Work order: Scan the entries below for the word "exercise" and copy every line where it turns up.

Information given Block Start

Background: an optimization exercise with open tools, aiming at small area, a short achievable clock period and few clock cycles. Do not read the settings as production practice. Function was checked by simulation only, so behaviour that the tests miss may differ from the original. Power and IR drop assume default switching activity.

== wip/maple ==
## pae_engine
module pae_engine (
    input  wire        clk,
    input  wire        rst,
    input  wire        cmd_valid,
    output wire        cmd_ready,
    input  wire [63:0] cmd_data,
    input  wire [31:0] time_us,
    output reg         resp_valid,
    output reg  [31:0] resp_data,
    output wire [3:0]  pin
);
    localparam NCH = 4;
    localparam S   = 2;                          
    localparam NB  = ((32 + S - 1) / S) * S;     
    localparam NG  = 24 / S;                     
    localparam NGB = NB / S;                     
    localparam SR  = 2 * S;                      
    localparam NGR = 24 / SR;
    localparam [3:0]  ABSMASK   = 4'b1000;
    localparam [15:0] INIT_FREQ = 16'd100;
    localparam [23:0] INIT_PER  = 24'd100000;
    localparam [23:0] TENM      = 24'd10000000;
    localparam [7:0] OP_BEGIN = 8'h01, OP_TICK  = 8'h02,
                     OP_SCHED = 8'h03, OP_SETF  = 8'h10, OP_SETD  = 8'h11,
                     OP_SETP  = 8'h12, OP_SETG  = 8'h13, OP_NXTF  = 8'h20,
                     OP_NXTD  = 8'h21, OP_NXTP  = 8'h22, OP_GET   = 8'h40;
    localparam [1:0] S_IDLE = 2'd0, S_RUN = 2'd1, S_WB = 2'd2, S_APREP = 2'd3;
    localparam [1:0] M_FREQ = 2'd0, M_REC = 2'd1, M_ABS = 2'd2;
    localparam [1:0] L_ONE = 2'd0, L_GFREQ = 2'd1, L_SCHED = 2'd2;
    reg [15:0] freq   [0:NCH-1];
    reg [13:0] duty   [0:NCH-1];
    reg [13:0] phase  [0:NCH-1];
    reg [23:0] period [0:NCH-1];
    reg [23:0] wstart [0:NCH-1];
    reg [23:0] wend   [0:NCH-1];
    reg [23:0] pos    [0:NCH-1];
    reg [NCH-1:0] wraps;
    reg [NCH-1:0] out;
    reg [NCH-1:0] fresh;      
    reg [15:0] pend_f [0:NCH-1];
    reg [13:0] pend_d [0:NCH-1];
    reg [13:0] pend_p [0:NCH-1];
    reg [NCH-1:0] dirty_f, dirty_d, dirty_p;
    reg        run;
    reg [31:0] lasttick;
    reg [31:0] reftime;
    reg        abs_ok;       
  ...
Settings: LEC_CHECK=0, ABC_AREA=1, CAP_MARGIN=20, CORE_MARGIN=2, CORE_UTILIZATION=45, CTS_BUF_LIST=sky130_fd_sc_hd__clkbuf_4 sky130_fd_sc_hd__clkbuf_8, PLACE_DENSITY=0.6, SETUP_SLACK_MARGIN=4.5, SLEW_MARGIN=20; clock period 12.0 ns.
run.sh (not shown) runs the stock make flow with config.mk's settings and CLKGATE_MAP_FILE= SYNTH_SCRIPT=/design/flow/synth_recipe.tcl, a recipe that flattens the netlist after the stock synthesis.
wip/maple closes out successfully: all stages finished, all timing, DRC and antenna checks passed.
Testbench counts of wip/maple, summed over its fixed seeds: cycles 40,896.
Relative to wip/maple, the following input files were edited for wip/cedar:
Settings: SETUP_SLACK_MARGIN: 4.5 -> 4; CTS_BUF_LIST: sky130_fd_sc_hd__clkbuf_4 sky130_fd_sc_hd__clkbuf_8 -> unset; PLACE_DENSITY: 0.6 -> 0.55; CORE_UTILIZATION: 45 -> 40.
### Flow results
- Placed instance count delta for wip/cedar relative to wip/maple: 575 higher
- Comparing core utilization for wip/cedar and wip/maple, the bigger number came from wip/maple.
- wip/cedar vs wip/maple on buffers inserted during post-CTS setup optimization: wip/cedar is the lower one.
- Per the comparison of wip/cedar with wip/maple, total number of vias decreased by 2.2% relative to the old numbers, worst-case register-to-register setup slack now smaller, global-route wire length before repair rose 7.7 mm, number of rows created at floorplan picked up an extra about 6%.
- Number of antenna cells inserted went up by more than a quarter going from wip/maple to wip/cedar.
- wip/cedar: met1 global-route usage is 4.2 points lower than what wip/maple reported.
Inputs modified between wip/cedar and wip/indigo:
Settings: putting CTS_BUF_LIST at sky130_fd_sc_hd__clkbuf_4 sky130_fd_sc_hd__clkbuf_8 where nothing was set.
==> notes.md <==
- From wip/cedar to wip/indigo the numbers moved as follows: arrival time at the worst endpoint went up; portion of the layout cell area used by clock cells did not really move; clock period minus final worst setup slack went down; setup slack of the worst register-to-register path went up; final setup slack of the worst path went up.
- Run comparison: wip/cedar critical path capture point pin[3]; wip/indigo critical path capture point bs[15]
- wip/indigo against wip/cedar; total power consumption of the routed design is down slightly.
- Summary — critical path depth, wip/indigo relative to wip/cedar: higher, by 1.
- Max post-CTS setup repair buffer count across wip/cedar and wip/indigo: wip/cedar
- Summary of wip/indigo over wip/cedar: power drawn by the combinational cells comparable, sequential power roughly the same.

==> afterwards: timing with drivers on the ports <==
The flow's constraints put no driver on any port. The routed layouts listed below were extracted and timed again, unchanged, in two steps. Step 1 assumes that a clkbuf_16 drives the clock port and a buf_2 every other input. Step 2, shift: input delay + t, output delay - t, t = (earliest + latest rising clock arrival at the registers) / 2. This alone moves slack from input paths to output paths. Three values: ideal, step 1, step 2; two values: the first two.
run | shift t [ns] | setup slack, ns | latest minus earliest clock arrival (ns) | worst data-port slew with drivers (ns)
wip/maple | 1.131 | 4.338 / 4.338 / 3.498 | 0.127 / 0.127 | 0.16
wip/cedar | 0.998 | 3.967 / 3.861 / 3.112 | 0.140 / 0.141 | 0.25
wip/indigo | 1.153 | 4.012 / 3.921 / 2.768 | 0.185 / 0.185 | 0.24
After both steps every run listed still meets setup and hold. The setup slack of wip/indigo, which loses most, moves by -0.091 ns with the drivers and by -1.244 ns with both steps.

Information given Block End
Information given Block Start

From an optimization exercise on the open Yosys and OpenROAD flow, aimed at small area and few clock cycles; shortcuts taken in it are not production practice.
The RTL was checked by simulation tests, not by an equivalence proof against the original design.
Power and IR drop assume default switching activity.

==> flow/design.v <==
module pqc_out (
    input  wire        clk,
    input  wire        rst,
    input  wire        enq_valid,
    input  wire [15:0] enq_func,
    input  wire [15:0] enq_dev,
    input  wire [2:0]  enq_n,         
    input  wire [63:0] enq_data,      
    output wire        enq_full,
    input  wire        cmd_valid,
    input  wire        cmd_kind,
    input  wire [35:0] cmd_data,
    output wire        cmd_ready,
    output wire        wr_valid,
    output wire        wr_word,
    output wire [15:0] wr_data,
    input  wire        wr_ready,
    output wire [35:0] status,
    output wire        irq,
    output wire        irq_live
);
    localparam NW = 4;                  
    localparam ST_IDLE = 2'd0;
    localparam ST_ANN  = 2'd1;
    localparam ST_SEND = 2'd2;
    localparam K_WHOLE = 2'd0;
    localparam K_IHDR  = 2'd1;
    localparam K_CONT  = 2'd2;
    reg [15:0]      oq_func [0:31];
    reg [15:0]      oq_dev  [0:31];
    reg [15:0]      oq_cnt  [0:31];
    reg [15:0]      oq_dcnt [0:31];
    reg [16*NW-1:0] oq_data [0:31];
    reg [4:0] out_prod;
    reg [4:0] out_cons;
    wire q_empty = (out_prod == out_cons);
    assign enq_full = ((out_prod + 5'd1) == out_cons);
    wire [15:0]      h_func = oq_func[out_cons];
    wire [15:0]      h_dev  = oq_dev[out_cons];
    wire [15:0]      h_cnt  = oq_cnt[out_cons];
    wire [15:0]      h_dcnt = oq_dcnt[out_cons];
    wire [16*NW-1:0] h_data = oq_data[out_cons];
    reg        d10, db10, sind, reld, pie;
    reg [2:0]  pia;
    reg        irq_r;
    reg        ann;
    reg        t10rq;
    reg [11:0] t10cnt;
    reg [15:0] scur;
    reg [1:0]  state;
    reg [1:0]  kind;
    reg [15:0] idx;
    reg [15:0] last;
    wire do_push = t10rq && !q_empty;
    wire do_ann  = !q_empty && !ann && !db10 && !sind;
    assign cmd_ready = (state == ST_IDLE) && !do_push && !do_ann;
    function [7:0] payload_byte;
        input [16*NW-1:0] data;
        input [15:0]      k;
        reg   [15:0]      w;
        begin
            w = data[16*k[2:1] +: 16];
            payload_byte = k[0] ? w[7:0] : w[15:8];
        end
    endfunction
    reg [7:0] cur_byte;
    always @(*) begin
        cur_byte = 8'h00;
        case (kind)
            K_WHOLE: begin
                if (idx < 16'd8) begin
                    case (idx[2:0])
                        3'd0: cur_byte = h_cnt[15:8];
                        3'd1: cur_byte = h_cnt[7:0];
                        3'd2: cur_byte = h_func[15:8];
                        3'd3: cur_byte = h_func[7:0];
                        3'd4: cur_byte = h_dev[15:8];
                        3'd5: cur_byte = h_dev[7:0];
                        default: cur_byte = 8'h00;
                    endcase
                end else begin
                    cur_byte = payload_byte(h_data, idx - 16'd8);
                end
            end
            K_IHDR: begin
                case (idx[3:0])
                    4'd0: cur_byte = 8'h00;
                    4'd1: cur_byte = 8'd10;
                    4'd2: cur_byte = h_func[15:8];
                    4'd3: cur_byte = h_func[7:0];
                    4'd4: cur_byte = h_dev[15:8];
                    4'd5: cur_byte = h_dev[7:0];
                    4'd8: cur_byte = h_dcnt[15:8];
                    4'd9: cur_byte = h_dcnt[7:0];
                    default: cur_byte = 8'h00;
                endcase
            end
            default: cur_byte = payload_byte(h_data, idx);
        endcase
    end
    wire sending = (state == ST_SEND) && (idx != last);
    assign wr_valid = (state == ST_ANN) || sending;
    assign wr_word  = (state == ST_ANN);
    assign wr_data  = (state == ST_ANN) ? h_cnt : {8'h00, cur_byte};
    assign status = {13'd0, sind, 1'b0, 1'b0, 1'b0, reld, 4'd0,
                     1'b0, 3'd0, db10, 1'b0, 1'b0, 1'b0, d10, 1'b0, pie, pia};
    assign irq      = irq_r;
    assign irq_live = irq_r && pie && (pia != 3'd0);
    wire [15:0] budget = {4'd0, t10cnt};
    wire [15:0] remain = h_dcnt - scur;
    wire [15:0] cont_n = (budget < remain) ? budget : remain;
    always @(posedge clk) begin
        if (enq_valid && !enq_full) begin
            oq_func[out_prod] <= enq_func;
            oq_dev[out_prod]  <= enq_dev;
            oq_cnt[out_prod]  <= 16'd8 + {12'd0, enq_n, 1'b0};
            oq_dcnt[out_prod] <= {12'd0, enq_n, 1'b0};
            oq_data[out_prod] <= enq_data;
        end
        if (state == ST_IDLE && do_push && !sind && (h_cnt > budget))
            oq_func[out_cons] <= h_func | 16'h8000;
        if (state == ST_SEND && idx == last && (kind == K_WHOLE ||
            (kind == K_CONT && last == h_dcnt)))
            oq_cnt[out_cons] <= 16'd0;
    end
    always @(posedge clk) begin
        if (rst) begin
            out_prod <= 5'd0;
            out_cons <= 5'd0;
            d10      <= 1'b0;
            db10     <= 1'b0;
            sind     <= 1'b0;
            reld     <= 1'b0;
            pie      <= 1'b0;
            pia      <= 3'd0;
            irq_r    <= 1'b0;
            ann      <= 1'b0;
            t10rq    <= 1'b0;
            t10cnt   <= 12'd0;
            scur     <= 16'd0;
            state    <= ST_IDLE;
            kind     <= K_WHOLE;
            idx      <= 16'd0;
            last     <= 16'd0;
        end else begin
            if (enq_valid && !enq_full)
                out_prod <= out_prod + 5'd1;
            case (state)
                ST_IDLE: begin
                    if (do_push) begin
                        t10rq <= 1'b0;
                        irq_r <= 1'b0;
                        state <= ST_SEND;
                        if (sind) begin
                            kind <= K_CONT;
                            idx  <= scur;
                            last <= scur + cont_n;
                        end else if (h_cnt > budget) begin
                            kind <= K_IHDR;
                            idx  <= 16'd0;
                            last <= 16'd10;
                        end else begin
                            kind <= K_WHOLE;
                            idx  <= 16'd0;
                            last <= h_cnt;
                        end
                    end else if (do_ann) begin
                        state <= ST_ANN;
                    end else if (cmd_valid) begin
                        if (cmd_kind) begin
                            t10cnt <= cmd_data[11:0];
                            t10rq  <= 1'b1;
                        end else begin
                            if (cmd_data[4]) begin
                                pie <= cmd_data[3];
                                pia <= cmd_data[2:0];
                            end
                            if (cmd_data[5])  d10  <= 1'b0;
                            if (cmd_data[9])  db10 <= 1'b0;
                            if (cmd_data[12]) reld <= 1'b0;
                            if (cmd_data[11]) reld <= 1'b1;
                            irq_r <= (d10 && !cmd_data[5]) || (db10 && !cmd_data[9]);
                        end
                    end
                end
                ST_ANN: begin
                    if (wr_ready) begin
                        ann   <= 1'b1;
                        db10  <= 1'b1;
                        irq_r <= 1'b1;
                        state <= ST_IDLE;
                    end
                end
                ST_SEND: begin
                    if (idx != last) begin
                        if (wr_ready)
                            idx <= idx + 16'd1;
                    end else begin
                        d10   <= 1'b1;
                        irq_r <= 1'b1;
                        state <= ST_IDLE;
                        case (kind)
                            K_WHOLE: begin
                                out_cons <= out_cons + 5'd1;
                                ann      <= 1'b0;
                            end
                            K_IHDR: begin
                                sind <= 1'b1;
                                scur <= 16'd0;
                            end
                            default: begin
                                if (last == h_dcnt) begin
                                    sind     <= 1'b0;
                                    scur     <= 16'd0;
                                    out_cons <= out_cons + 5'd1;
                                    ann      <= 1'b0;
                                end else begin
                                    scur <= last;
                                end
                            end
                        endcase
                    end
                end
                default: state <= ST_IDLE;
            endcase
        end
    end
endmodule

Information given Block End

Written answer:
Background: an optimization exercise with open tools, aiming at small area, a short achievable clock period and few clock cycles. Do not read the settings as production practice. Function was checked by simulation only, so behaviour that the tests miss may differ from the original. Power and IR drop assume default switching activity.
From an optimization exercise on the open Yosys and OpenROAD flow, aimed at small area and few clock cycles; shortcuts taken in it are not production practice.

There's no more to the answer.